When Your Goals Need A Course Correction

How many of you are running on outdated goals? Take a look and see if any of these situations apply to you.

Are you are still being a parent bringing up a child?

  • Your child is married with children and does not appreciate your advice.
  • Your child is 30 years old and does not appreciate your advice.
  • Your child is 60 years old and does not appreciate your advice.

Are you working at a job you do not enjoy trying to prove yourself to your management?

  • Your advice is not appreciated
  • You are afraid of being fired
  • You feel miserable

Is there more effort than joy in your life?
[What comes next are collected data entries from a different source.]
## src/rtl/mux4_rr_arbiter.sv

```systemverilog
// Round-robin arbiter steering a shared 4:1 mux: registered one-hot grant, select and valid.
// Optional hold-limit rotation is built when ARB_TIMEOUT_EN is defined.
module mux4_rr_arbiter #(
  parameter int MAX_HOLD = 8,
  parameter int CW       = 8
) (
  input  logic       clk,
  input  logic       rst,
  input  logic [3:0] req,
  output logic [3:0] gnt,
  output logic [1:0] sel,
  output logic       valid
);

  localparam logic [0:0] IDLE  = 1'b0;
  localparam logic [0:0] GRANT = 1'b1;

  if (MAX_HOLD < 2 || MAX_HOLD > 255 || (2 ** CW) <= MAX_HOLD) begin : g_cfg_error
    $error("mux4_rr_arbiter: MAX_HOLD must be 2..255 and fit in CW bits");
  end

  logic [0:0] state;
  logic [1:0] last;
`ifdef ARB_TIMEOUT_EN
  logic [CW-1:0] cnt;
`endif

  // First set request in the order base+1, base+2, base+3, base.
  function automatic logic [1:0] pick(input logic [3:0] r, input logic [1:0] base);
    logic [1:0] idx;
    logic       found;
    pick  = base;
    found = 1'b0;
    for (int k = 1; k <= 4; k++) begin
      idx = base + 2'(k);
      if (!found && r[idx]) begin
        pick  = idx;
        found = 1'b1;
      end
    end
  endfunction

  logic [1:0] win_idle;
  logic [1:0] win_next;
  logic       owner_req;
  logic       others;

  // NOTE: every always_comb output gets a value on every path, so no latch is inferred.
  always_comb begin
    win_idle  = pick(req, last);
    // Masking the owner lets a forced rotation skip it; on release req[owner] is already 0.
    win_next  = pick(req & ~gnt, sel);
    owner_req = |(req & gnt);
    others    = |(req & ~gnt);
  end

  // NOTE: state registers use non-blocking assignments so all of them update together at the edge.
  always_ff @(posedge clk) begin
    if (rst) begin
      state <= IDLE;
      gnt   <= 4'b0000;
      sel   <= 2'b00;
      valid <= 1'b0;
      last  <= 2'b11;
`ifdef ARB_TIMEOUT_EN
      cnt   <= '0;
`endif
    end else begin
      case (state)
        IDLE: begin
          if (|req) begin
            state <= GRANT;
            gnt   <= 4'b0001 << win_idle;
            sel   <= win_idle;
            valid <= 1'b1;
`ifdef ARB_TIMEOUT_EN
            cnt   <= '0;
`endif
          end
        end
        default: begin
          if (!owner_req) begin
            last <= sel;
            if (others) begin
              gnt <= 4'b0001 << win_next;
              sel <= win_next;
`ifdef ARB_TIMEOUT_EN
              cnt <= '0;
`endif
            end else begin
              // sel keeps the old owner so the mux output stays stable while idle.
              state <= IDLE;
              gnt   <= 4'b0000;
              valid <= 1'b0;
            end
          end
`ifdef ARB_TIMEOUT_EN
          else if (cnt == CW'(MAX_HOLD - 1)) begin
            cnt <= '0;
            if (others) begin
              last <= sel;
              gnt  <= 4'b0001 << win_next;
              sel  <= win_next;
            end
          end else begin
            cnt <= cnt + 1'b1;
          end
`endif
        end
      endcase
    end
  end

endmodule

```
$ cat config.mk
export PLATFORM = sky130hd
export DESIGN_NAME = sys_array2x2
export DESIGN_NICKNAME = d
export VERILOG_FILES = /design/src/rtl/sys_array2x2.sv
export SDC_FILE = /design/constraint.sdc
export NUM_CORES = 2
export LEC_CHECK = 0
export CAP_MARGIN = 20
export CORE_UTILIZATION = 35
export CTS_CLUSTER_SIZE = 24
export DETAILED_ROUTE_END_ITERATION = 6
export PLACE_DENSITY_LB_ADDON = 0.25
export SLEW_MARGIN = 20
export SYNTH_ARGS = -nofsm -noshare
export SYNTH_HDL_FRONTEND = slang
export SYNTH_SLANG_ARGS = --single-unit
$ cat constraint.sdc
create_clock -name clk -period 12.5 [get_ports clk]
set_clock_uncertainty 0.15 [all_clocks]
set_input_delay 1.25 -clock clk [delete_from_list [all_inputs] [get_ports clk]]
set_output_delay 1.25 -clock clk [all_outputs]
set_load 0.02 [all_outputs]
  • It has been a long time since anyone thanked you for your help.
  • Nobody admires you and tells you that you are important to them.
  • You receive far more criticism than praise for your efforts.
  • The only one happy to see you at the end of the day is your pet.
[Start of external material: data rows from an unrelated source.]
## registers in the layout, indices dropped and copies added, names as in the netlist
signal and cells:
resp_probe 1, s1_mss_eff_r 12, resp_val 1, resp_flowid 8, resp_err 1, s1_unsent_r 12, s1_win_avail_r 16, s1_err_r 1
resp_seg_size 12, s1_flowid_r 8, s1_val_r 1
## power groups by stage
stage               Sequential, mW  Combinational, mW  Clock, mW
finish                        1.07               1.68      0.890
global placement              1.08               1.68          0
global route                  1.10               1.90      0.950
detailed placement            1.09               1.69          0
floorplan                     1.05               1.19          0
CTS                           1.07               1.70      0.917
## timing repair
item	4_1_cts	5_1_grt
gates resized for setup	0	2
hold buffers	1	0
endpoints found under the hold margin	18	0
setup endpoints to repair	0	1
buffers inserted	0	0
### src/rtl/iter_divider.sv
// Iterative restoring divide/remainder unit for RV64M execute.
// Handles DIV/DIVU/REM/REMU and their W-mode variants with valid/ready and flush.
module iter_divider #(
  parameter int WIDTH     = 64,
  parameter int STEP_BITS = 1
) (
  input  logic             clk,
  input  logic             resetn,
  input  logic             in_valid,
  output logic             in_ready,
  input  logic [WIDTH-1:0] a,
  input  logic [WIDTH-1:0] b,
  input  logic             op_w,
  input  logic             op_rem,
  input  logic             op_unsigned,
  input  logic             flush,
  output logic             out_valid,
  input  logic             out_ready,
  output logic [WIDTH-1:0] result,
  output logic             busy
);

  localparam int HALF = WIDTH / 2;
  localparam int RW   = WIDTH + STEP_BITS;
  localparam int CW   = $clog2(WIDTH / STEP_BITS);
  localparam logic [CW-1:0] LAST_F = CW'(WIDTH / STEP_BITS - 1);
  localparam logic [CW-1:0] LAST_W = CW'(HALF / STEP_BITS - 1);

  typedef enum logic [2:0] {
    S_IDLE, S_PREP, S_RUN, S_FIX, S_DONE
  } state_t;

  state_t state, state_nx;

  logic [WIDTH-1:0] a_q, b_q;
  logic [WIDTH-1:0] quo, div;
  logic [RW-1:0]    rem_q;
  logic [CW-1:0]    cnt;
  logic             w_q, rem_q_sel, uns_q;
  logic             q_neg, r_neg;

  logic             accept;
  logic             last;
  logic [WIDTH-1:0] a_ext, b_ext, a_sx, min_ext;
  logic [WIDTH-1:0] mag_a, mag_b;
  logic             sa, sb;
  logic             b_zero, ovf, special;
  logic [WIDTH-1:0] spec_res;
  logic [WIDTH-1:0] q_step;
  logic [RW-1:0]    r_step;
  logic [WIDTH-1:0] q_val, r_val, sel, fix_res;

  assign in_ready  = (state == S_IDLE);
  assign busy      = (state != S_IDLE);
  assign out_valid = (state == S_DONE);
  assign accept    = in_valid & in_ready & ~flush;
  assign last      = (cnt == (w_q ? LAST_W : LAST_F));

  // Operand conditioning for the PREP cycle
  always_comb begin
    a_sx = w_q ? {{HALF{a_q[HALF-1]}}, a_q[HALF-1:0]} : a_q;
    if (w_q && uns_q) begin
      a_ext = {{HALF{1'b0}}, a_q[HALF-1:0]};
      b_ext = {{HALF{1'b0}}, b_q[HALF-1:0]};
    end else if (w_q) begin
      a_ext = a_sx;
      b_ext = {{HALF{b_q[HALF-1]}}, b_q[HALF-1:0]};
    end else begin
      a_ext = a_q;
      b_ext = b_q;
    end
    min_ext = w_q ? {{(HALF+1){1'b1}}, {(HALF-1){1'b0}}}
                  : {1'b1, {(WIDTH-1){1'b0}}};
    sa      = ~uns_q & a_ext[WIDTH-1];
    sb      = ~uns_q & b_ext[WIDTH-1];
    mag_a   = sa ? -a_ext : a_ext;
    mag_b   = sb ? -b_ext : b_ext;
    b_zero  = (b_ext == '0);
    ovf     = ~uns_q & (a_ext == min_ext) & (b_ext == '1);
    special = b_zero | ovf;
    if (b_zero) spec_res = rem_q_sel ? a_sx : '1;
    else        spec_res = rem_q_sel ? '0 : a_ext;
  end

  // STEP_BITS restoring iterations per RUN cycle
  always_comb begin
    q_step = quo;
    r_step = rem_q;
    for (int i = 0; i < STEP_BITS; i++) begin
      r_step = {r_step[RW-2:0], q_step[WIDTH-1]};
      q_step = {q_step[WIDTH-2:0], 1'b0};
      if (r_step >= {{STEP_BITS{1'b0}}, div}) begin
        r_step    = r_step - {{STEP_BITS{1'b0}}, div};
        q_step[0] = 1'b1;
      end
    end
  end

  always_comb begin
    q_val   = q_neg ? -quo : quo;
    r_val   = r_neg ? -rem_q[WIDTH-1:0] : rem_q[WIDTH-1:0];
    sel     = rem_q_sel ? r_val : q_val;
    fix_res = w_q ? {{HALF{sel[HALF-1]}}, sel[HALF-1:0]} : sel;
  end

  always_comb begin
    state_nx = state;
    unique case (state)
      S_IDLE: if (accept) state_nx = S_PREP;
      S_PREP: state_nx = special ? S_DONE : S_RUN;
      S_RUN:  if (last) state_nx = S_FIX;
      S_FIX:  state_nx = S_DONE;
      S_DONE: if (out_ready) state_nx = S_IDLE;
      default: state_nx = S_IDLE;
    endcase
    if (flush) state_nx = S_IDLE;
  end

  always_ff @(posedge clk or negedge resetn) begin
    if (!resetn) state <= S_IDLE;
    else         state <= state_nx;
  end

  always_ff @(posedge clk or negedge resetn) begin
    if (!resetn) begin
      a_q       <= '0;
      b_q       <= '0;
      w_q       <= 1'b0;
      rem_q_sel <= 1'b0;
      uns_q     <= 1'b0;
      quo       <= '0;
      div       <= '0;
      rem_q     <= '0;
      cnt       <= '0;
      q_neg     <= 1'b0;
      r_neg     <= 1'b0;
      result    <= '0;
    end else begin
      if (accept) begin
        a_q       <= a;
        b_q       <= b;
        w_q       <= op_w;
        rem_q_sel <= op_rem;
        uns_q     <= op_unsigned;
      end
      unique case (state)
        S_PREP: begin
          quo   <= w_q ? {mag_a[HALF-1:0], {HALF{1'b0}}} : mag_a;
          div   <= mag_b;
          rem_q <= '0;
          cnt   <= '0;
          q_neg <= sa ^ sb;
          r_neg <= sa;
          if (special && !flush) result <= spec_res;
        end
        S_RUN: begin
          quo   <= q_step;
          rem_q <= r_step;
          cnt   <= last ? '0 : cnt + CW'(1);
        end
        S_FIX: if (!flush) result <= fix_res;
        default: ;
      endcase
    end
  end

endmodule
### config.mk
export PLATFORM = sky130hd
export DESIGN_NAME = iter_divider
export DESIGN_NICKNAME = d
export VERILOG_FILES = /design/src/rtl/iter_divider.sv
export SDC_FILE = /design/constraint.sdc
export NUM_CORES = 1
export LEC_CHECK = 0
export BUFFER_PORTS_ARGS = -buffer_cell sky130_fd_sc_hd__buf_2
export CAP_MARGIN = 20
export CORE_ASPECT_RATIO = 0.8
export CORE_MARGIN = 2
export CORE_UTILIZATION = 40
export CTS_CLUSTER_DIAMETER = 150
export CTS_CLUSTER_SIZE = 10
export DETAILED_ROUTE_END_ITERATION = 12
export GPL_ROUTABILITY_DRIVEN = 0
export PLACE_DENSITY = 0.67
export SKIP_LAST_GASP = 1
export SYNTH_ARGS = -nofsm -noshare
export SYNTH_HDL_FRONTEND = slang
export SYNTH_SLANG_ARGS = --single-unit
### constraint.sdc
create_clock -name clk -period 4.5 [get_ports clk]
set_clock_uncertainty 0.2 [all_clocks]
set_input_delay 0.9 -clock clk [delete_from_list [all_inputs] [get_ports clk]]
set_output_delay 0.9 -clock clk [all_outputs]
set_load 0.01 [all_outputs]
Word level (Yosys, flattened, before mapping):

Index checks and enable logic that the tools add are counted.

* register bits: 398
* latch bits: 0
* memory bits (writable): 0
* memory bits (read-only): 0
* input port bits: 136
* output and inout bits: 67
* word-level logic and storage cells: 84
* memories kept: 0

* $add $sub $neg: 6
* $mul: 0
* div/mod/pow operators: 0
* order comparisons: 1
* equal/unequal tests: 12
* shift operators: 0
* muxes and demuxes: 32
* bitwise gates (word level): 10
* reduce and logical (&&, ||, !) cells: 10

Operator list (count)
* $mux W64: 18
* $pmux W64 S2: 3
* $neg A64 Y64: 4
* $ge A65 B64 Y1: 1
* $eq A64 B64 Y1: 1
* $eq A64 B64 Y1 const B: 1
* $logic_not A64 Y1: 1
* $sub A64 B64 Y64: 1
* $mux W63: 1
* $mux W3: 5
* $pmux W3 S5: 1
* $mux W6: 2
* $pmux W6 S2: 1
* $add A6 B1 Y6 const B: 1
* $and A1 B1 Y1: 6
* $eq A3 B2 Y1 const B: 2
* $eq A6 B6 Y1: 1
* $reduce_and A3 Y1: 2
* $ne A2 B2 Y1 const B: 2
* $reduce_bool A2 Y1: 2
* $eq A3 B1 Y1 const B: 1
* $eq A3 B3 Y1 const B: 1
* $logic_not A3 Y1: 1
* $ne A3 B1 Y1 const B: 1
* 9 further kinds: 11

Longest topological paths before layout:

* word-level depth: 10
* depth in mapped cells: 16
* depth with buffers taken out: 15

Least setup slack after synthesis:

No wires, ideal clock.

* path kind: flip-flop to flip-flop
* start: register quo[10]
* end: register result[61]
* library setup time: 0.095 ns
* arrival: 3.584 ns
* required time: 4.205 ns
* path slack: 0.621 ns
* stages on the path, launching flop included: 13
* buffers on the path: 1
* clock period less this slack: 3.879 ns
* cell sequence: dfrtp_1 -> or4_4 -> or4_4 -> or4_4 -> nand3b_4 -> or2_1 -> or4_1 -> buf_6 -> o31ai_1 -> xor2_1 -> o22ai_1 -> nor2_1 -> o31ai_1

* longest elaborated chain between the ends: 6

RTL lines
* from (decl): RTL line 36 `logic [WIDTH-1:0] quo, div;`
* from (signal assigned): RTL line 148 `quo <= w_q ? {mag_a[HALF-1:0], {HALF{1'b0}}} : mag_a;`
* from (signal assigned): RTL line 157 `quo <= q_step;`
* $neg A64 Y64: RTL line 100 `q_val = q_neg ? -quo : quo;`
* $mux W64: RTL line 100
* $mux W64: RTL line 102 `sel = rem_q_sel ? r_val : q_val;`
* $mux W64: RTL line 103 `fix_res = w_q ? {{HALF{sel[HALF-1]}}, sel[HALF-1:0]} : sel;`
* $mux W64: RTL line 161 `S_FIX: if (!flush) result <= fix_res;`
* $pmux W64 S2: RTL line 146 `unique case (state)`
* to (signal assigned): RTL line 154 `if (special && !flush) result <= spec_res;`
* to (signal assigned): RTL line 161
* to (decl): RTL line 19 `output logic [WIDTH-1:0] result,`

No other way between the ends. The select of a mux whose other input is x is not followed.
A chain may end at the register's enable or synchronous reset.

Final worst setup path:

* start: register rem_q[0]
* end: register result[38]

* longest elaborated chain between the ends: 6

RTL lines
* from (decl): RTL line 37 `logic [RW-1:0] rem_q;`
* from (signal assigned): RTL line 158 `rem_q <= r_step;`
* $neg A64 Y64: RTL line 101 `r_val = r_neg ? -rem_q[WIDTH-1:0] : rem_q[WIDTH-1:0];`
* $mux W64: RTL line 101
* $mux W64: RTL line 102
* $mux W64: RTL line 103
* $mux W64: RTL line 161
* $pmux W64 S2: RTL line 146

No other way between the ends. The select of a mux whose other input is x is not followed.

==> reports/summary.txt <==
=====================================================================================
Die Span Y .............................................................       238 um
Post CTS Setup Buffer Count ............................................            0
Crit path capture type .................................................    flip-flop
Clock root buffer master ...............................................    clkbuf_16
Area contributors post-synth ........................................... dfrtp_1, o21ai_0, mux2_2, xor2_1, nand2_1
Setup Total Neg Slack ..................................................         0 ns
Core Footprint .........................................................   0.0674 mm2
Hold Buf Count CTS .....................................................            0
Complex-gate fraction of the synthesized area ..........................        0.227
Max Cap Violations .....................................................            0
Run status ............................................................. complete, no violations
R2R Setup Slk ..........................................................      0.13 ns
Post-synth design cell area ............................................   0.0273 mm2
Post-Synth Adder-Cell Area .............................................       0.0438
Max rail drop VDD ......................................................       731 uV
Reg2Reg Depth ..........................................................           12
Final Hold Vio Count ...................................................            0
Leak ...................................................................      13.3 nW
Max-slew violation count ...............................................            0
Fraction of synthesized area in multiplexers ...........................       0.0731
Most instantiated library cell after synthesis .........................      dfrtp_1
Clock-pin slew of the registers on the worst-case setup and hold paths .      0.07 ns
Final instance area ....................................................   0.0307 mm2
Post-place instance area ...............................................   0.0295 mm2
Flip-flop and latch count after synthesis ..............................          398
Overall fraction of global-route tracks in use .........................        0.259
Initial drt markers ....................................................        3,179
Inserted Clock Buffers .................................................           45
Port Buffers ...........................................................          202
Average footprint of a synthesized cell ................................     8.65 um2
RSZ-0062 raised after global routing ...................................        false
Number of clock sinks ..................................................          398
Simple-gate portion of the synthesized area ............................        0.146
Crit path kind ......................................................... flip-flop to flip-flop
Post-route DRC violation count .........................................            0
Fin nets ...............................................................        3,504
Total wirelength of the detailed-routed design .........................    92,800 um
Critical Path RT .......................................................      4.79 ns
Arrival time worst endpoint ............................................      4.65 ns
Sequential share of the synthesized area ...............................        0.365
Power density of the placed cells ......................................   911 mW/mm2
Number of filler cells placed in the layout ............................        6,653
Die width ..............................................................       296 um
Clock Path Buffers .....................................................            3
YS warnings ............................................................            0
Synthesized instance count .............................................        3,158
Worst relative slew slack ..............................................        0.326
Insertion delay to the later sink of the worst-skew pair ...............      0.60 ns
Wire length per cell after detailed routing ............................      22.0 um
DR vias/cell ...........................................................         5.97
Total number of vias ...................................................       25,100
HPWL after detailed placement ..........................................    69,300 um
Pin count of the biggest net entering global routing ...................          132
Crit path max fanout ...................................................            7
Number of I/O pins .....................................................          203
Cell row count .........................................................           85
Setup Viol. Count Final ................................................            0
Xor/xnor cell area share of the yosys netlist ..........................       0.0959
Number of flops mapped to enable cells by yosys ........................            0
Min Tclk post-route ....................................................      4.37 ns
Leading register cell type out of synthesis ............................      dfrtp_1
Share of async-settable or async-resettable flops after synthesis ......         1.00
Area share of the largest cell type after synthesis ....................        0.365
Initial antenna violation count ........................................            1
Final ANT Viol Nets ....................................................            0
Library cell with the largest summed area after synthesis ..............      dfrtp_1
Number of levels the H-tree was split into .............................            2
Congestion Overflow GR .................................................            0
Area grow syn2layout ...................................................        12.4%
Final critical-path share of the clock period ..........................        0.971
Share of cells above drive strength 1 ..................................        0.160
Die area ...............................................................   0.0704 mm2
First-pass GRT wire length .............................................   141,000 um
Post-cts resize count ..................................................            0
Starting Density .......................................................        0.405
Syn_nets ...............................................................        3,365
Combinational family with the most area after synthesis ................ compound AO/OA/AOI/OAI gates
First-pass DRT Iterations ..............................................            6
Antenna diode count ....................................................            0
Most numerous cell types in the synthesized netlist .................... dfrtp_1, o21ai_0, nand2_1
Distinct cell type count after synthesis ...............................           79
Type of element launching the critical path ............................    flip-flop
Worst Tran Pin Value ...................................................      1.01 ns
CTS tree ...............................................................          yes
Class of the most critical hold timing path ............................ input pin to async pin
Maximum achievable frequency ...........................................      229 MHz
Number of global-route vias before repair ..............................       23,300
=====================================================================================
[cell type report]
class                           count  area [um2]  share of cell area
Clock inverter                      2        17.5            0.000571
Multi-Input combinational cell   2437       16100               0.525
Tap cell                          913        1140              0.0372
Timing Repair Buffer              295        1840              0.0601
Sequential cell                   398        9960               0.325
Clock buffer                       49        1150              0.0375
Inverter                          120         450              0.0147
[layout by cell type, fill, tap and decap left out, drive strengths merged, types with 16 or more instances in the layout]
master | netlist | layout
o31ai | 88 | 88
nor2 | 199 | 199
xor2 | 159 | 159
or4 | 37 | 37
o221ai | 17 | 17
mux2i | 51 | 51
nand2 | 344 | 344
a22oi | 63 | 63
ha | 70 | 70
maj3 | 30 | 30
nor2b | 16 | 16
o21ai | 352 | 352
clkbuf | 176 | 49
a31oi | 26 | 26
buf | 26 | 295
a21boi | 19 | 19
o21bai | 16 | 16
nor3 | 36 | 36
o22ai | 20 | 20
a21o | 38 | 38
inv | 118 | 120
nand3 | 42 | 42
o41ai | 30 | 30
a21oi | 232 | 232
nand4 | 35 | 35
xnor2 | 140 | 140
mux2 | 132 | 132
dfrtp | 398 | 398
a211oi | 38 | 38
or3 | 30 | 30
nor4 | 36 | 36
[path summary, 6_finish.rpt]
kind / start / endpoint
max in group asynchronous: resetn / b_q[22]
hold reg to reg: result[11] / result[11]
hold / removal: resetn / b_q[11]
min in group clk: result[11] / result[11]
setup / recovery: rem_q[0] / result[38]
setup reg to reg: rem_q[0] / result[38]
[power by group]
group / internal [mW] / switching, mW
combinational: 6.63 / 10.6
clock: 1.78 / 1.51
sequential: 5.07 / 2.33
total: 13.5 / 14.5
[layer usage]
layer / track usage / vias up / routed length, um
li1: - / 11700 / -
met1: 0.385 / 12100 / 41900
met2: 0.374 / 1225 / 38800
met3: 0.0612 / 167 / 9540
met4: 0.0678 / 2 / 2450
met5: 0 / - / 13
[through the flow]
step | total power, mW | instances | hold slack, ns | setup WS (ns) | utilization
floorplan | 13.4 | 3158 | 0.250 | 0.621 | -
global placement | 23.9 | 4163 | 0.259 | 0.296 | 0.437
detailed placement | 24.0 | 4163 | 0.265 | 0.246 | 0.437
CTS | 27.5 | 4214 | 0.207 | 0.215 | 0.455
global route | 29.9 | 4214 | 0.231 | 0.0220 | 0.455
finish | 28.0 | 4214 | 0.149 | 0.132 | 0.455
[critical path, cell delays in order (launching register included)]
cell and delay (ns):
dfrtp_1 0.46, inv_1 0.11, ha_1 0.19, or4b_2 0.64, or4_1 0.54, nor2_1 0.33
nand2_1 0.19, or4_1 0.47, o21ai_0 0.22, xor2_1 0.13, a211oi_2 0.35, nor2_1 0.09
o31ai_1 0.33
[cells by family after synthesis]
logic type                 after synthesis
DFF                                    398
AOI/OAI and AO/OA                     1007
adders and majority gates              101
xor gates and xnor gates               299
buffers and inverters                  323
and+or+nand+nor                        847
muxes                                  183
[state kept, by name, indices dropped and copies added (netlist names)]
register / count
rem_q: 64
cnt: 6
div: 64
a_q: 64
uns_q: 1
rem_q_sel: 1
w_q: 1
state: 3
quo: 64
q_neg: 1
result: 64
r_neg: 1
b_q: 64
(Power assumes the default switching activity.)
It may seem like I am describing a life where nobody likes you and is treating you unfairly, but it is far more likely that you are operating on outdated or unwanted goals. When you start a new activity, whether it is a new relationship, becoming a parent, or hiring on to a company as a new employee, you are taking on a challenge that will evolve over time.

If you do not adjust your expectations and responsibilities to match the changes occurring in those you associate with, your actions will generate less and less approval from others and your personal satisfaction and joy in life will eventually disappear. In every relationship, there is an expectation of a certain level of exchange and this expectation will change over time as people become more able or less able to contribute to the survival of the group. If communication within the group is suppressed or blocked for any reason, the exchanges between members become unbalanced and resentment and counter-intention occur. When counter-intention exists, there is no group agreement and the group actually ceases to exist as an entity with a positive goal.

This is the point at which the group needs to find a new goal to align on or the individual members need to find new goals that bring them joy and pursue them. When this is done, the individuals need to focus on their new goals and find others who share those goals. There should be no effort directed to making those with other goals wrong, all efforts should be directed toward achieving the new goals with closely aligned partners.

If you can manage this balancing act without criticizing the goals of others, you will find joy in what you are doing and satisfaction with your results. Achieving goals is an essential part of existence. If you are not achieving goals, your life will be empty of satisfaction. Consider a course adjustment to bring joy back into your life.

Many thanks to my wife, Gretchen, for suggesting this topic.